§ The task:
Each line of the material, from the first through the one containing "- clock power down 11%", is to be written out exactly.

§ Data extract:

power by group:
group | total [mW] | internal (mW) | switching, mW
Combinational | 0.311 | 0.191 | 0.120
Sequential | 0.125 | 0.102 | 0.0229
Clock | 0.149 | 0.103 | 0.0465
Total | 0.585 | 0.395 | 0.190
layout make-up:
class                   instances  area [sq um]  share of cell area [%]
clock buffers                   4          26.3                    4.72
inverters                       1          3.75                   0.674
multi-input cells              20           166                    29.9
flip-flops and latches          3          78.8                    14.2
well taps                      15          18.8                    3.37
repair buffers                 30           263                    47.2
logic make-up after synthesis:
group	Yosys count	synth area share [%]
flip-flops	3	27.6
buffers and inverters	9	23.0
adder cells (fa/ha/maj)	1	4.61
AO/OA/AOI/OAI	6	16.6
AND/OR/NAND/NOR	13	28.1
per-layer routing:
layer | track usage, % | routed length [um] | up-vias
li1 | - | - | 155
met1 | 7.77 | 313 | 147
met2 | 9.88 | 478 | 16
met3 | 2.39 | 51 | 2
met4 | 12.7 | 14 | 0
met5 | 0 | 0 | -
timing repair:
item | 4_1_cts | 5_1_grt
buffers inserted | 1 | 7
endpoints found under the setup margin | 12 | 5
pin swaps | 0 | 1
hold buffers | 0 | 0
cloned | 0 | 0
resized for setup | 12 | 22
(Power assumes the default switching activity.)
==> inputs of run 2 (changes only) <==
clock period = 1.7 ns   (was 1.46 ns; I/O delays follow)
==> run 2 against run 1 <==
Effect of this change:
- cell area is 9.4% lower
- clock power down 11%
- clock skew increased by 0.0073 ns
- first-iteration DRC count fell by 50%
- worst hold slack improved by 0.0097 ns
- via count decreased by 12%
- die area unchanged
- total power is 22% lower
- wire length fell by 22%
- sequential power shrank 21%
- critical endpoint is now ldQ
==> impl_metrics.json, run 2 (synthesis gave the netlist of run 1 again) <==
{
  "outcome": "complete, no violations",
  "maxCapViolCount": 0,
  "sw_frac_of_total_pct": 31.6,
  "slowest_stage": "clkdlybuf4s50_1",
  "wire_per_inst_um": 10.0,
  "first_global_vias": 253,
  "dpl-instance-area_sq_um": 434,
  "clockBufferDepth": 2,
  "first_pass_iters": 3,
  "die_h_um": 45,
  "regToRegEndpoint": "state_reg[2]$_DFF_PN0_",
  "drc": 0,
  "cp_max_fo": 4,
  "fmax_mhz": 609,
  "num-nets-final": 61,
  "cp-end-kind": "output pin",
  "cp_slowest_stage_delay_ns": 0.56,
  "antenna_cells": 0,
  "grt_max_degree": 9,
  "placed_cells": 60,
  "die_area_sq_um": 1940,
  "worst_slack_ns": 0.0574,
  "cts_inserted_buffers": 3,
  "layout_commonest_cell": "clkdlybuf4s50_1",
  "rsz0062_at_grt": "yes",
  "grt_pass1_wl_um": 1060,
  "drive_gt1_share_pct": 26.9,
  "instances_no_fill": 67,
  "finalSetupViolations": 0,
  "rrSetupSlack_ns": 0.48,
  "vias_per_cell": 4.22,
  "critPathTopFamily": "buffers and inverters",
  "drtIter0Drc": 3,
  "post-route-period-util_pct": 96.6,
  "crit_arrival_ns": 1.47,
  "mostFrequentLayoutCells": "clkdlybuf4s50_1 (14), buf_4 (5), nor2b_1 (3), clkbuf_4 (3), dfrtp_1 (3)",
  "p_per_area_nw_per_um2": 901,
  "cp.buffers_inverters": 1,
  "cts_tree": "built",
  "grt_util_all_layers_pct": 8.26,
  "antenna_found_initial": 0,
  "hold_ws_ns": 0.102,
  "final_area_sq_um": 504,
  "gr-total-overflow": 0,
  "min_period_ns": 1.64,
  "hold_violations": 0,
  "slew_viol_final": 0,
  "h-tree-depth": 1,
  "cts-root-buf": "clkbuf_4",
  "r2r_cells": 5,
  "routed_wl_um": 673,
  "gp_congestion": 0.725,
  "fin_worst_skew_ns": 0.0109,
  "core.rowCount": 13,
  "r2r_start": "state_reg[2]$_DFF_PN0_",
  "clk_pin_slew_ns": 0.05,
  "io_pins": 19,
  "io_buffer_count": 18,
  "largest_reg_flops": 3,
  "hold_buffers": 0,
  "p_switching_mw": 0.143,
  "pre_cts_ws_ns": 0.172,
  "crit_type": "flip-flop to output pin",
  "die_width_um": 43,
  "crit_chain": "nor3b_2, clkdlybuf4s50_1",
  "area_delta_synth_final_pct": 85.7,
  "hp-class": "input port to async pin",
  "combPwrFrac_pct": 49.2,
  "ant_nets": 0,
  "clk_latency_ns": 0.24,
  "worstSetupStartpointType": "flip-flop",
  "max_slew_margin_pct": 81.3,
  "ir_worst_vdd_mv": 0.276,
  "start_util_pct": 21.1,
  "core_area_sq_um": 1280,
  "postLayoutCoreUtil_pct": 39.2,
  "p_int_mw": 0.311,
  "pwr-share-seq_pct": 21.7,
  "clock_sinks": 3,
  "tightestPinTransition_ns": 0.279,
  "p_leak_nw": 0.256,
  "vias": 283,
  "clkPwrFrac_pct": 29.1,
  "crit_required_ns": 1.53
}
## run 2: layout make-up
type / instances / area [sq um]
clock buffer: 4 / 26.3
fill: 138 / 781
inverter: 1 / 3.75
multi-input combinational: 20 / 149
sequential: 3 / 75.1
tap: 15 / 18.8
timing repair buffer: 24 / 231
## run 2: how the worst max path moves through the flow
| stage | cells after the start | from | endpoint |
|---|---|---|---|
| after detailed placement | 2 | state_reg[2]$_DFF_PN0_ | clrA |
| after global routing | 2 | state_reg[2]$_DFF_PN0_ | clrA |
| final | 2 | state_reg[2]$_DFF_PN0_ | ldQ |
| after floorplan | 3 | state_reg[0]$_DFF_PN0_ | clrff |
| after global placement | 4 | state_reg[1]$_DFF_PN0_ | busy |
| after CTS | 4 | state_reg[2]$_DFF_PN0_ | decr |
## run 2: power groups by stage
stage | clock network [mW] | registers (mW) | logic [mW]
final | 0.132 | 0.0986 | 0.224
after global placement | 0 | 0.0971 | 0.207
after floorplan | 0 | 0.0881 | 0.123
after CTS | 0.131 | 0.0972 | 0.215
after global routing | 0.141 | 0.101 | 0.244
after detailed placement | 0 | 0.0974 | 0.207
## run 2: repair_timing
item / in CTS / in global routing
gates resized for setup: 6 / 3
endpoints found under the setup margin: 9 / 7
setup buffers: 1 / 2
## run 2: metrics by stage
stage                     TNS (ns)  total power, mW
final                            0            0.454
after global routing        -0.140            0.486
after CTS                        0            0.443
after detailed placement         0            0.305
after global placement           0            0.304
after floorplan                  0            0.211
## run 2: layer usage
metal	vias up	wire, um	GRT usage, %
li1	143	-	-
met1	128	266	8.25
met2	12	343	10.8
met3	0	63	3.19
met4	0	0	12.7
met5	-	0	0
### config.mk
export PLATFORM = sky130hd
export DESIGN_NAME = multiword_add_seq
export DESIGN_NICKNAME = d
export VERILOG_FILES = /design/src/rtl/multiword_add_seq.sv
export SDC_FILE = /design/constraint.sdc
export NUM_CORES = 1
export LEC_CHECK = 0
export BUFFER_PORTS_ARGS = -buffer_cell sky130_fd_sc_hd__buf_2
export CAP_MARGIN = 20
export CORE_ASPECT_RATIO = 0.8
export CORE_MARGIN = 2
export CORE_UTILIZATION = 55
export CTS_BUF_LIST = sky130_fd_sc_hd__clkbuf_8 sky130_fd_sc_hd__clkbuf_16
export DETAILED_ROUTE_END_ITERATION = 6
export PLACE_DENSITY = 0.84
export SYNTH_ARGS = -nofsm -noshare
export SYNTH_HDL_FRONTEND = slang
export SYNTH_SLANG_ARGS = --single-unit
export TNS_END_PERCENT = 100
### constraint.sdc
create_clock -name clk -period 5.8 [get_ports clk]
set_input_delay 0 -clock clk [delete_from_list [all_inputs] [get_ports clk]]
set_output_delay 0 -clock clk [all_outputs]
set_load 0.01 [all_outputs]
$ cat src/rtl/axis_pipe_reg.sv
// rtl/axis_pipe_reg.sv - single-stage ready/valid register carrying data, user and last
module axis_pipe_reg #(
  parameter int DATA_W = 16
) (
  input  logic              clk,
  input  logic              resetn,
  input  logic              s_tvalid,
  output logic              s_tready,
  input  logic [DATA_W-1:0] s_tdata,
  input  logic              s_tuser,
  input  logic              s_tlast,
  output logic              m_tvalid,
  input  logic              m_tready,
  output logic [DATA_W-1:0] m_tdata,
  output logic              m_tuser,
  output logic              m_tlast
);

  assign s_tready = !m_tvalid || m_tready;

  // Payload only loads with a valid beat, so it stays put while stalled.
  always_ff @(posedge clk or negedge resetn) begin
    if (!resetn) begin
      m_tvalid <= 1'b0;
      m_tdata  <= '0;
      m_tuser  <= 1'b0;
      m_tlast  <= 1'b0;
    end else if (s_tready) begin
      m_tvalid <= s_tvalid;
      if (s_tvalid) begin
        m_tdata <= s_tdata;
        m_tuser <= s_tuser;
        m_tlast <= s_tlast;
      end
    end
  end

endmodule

§ Result of the task:
power by group:
group | total [mW] | internal (mW) | switching, mW
Combinational | 0.311 | 0.191 | 0.120
Sequential | 0.125 | 0.102 | 0.0229
Clock | 0.149 | 0.103 | 0.0465
Total | 0.585 | 0.395 | 0.190
layout make-up:
class                   instances  area [sq um]  share of cell area [%]
clock buffers                   4          26.3                    4.72
inverters                       1          3.75                   0.674
multi-input cells              20           166                    29.9
flip-flops and latches          3          78.8                    14.2
well taps                      15          18.8                    3.37
repair buffers                 30           263                    47.2
logic make-up after synthesis:
group	Yosys count	synth area share [%]
flip-flops	3	27.6
buffers and inverters	9	23.0
adder cells (fa/ha/maj)	1	4.61
AO/OA/AOI/OAI	6	16.6
AND/OR/NAND/NOR	13	28.1
per-layer routing:
layer | track usage, % | routed length [um] | up-vias
li1 | - | - | 155
met1 | 7.77 | 313 | 147
met2 | 9.88 | 478 | 16
met3 | 2.39 | 51 | 2
met4 | 12.7 | 14 | 0
met5 | 0 | 0 | -
timing repair:
item | 4_1_cts | 5_1_grt
buffers inserted | 1 | 7
endpoints found under the setup margin | 12 | 5
pin swaps | 0 | 1
hold buffers | 0 | 0
cloned | 0 | 0
resized for setup | 12 | 22
(Power assumes the default switching activity.)
==> inputs of run 2 (changes only) <==
clock period = 1.7 ns   (was 1.46 ns; I/O delays follow)
==> run 2 against run 1 <==
Effect of this change:
- cell area is 9.4% lower
- clock power down 11%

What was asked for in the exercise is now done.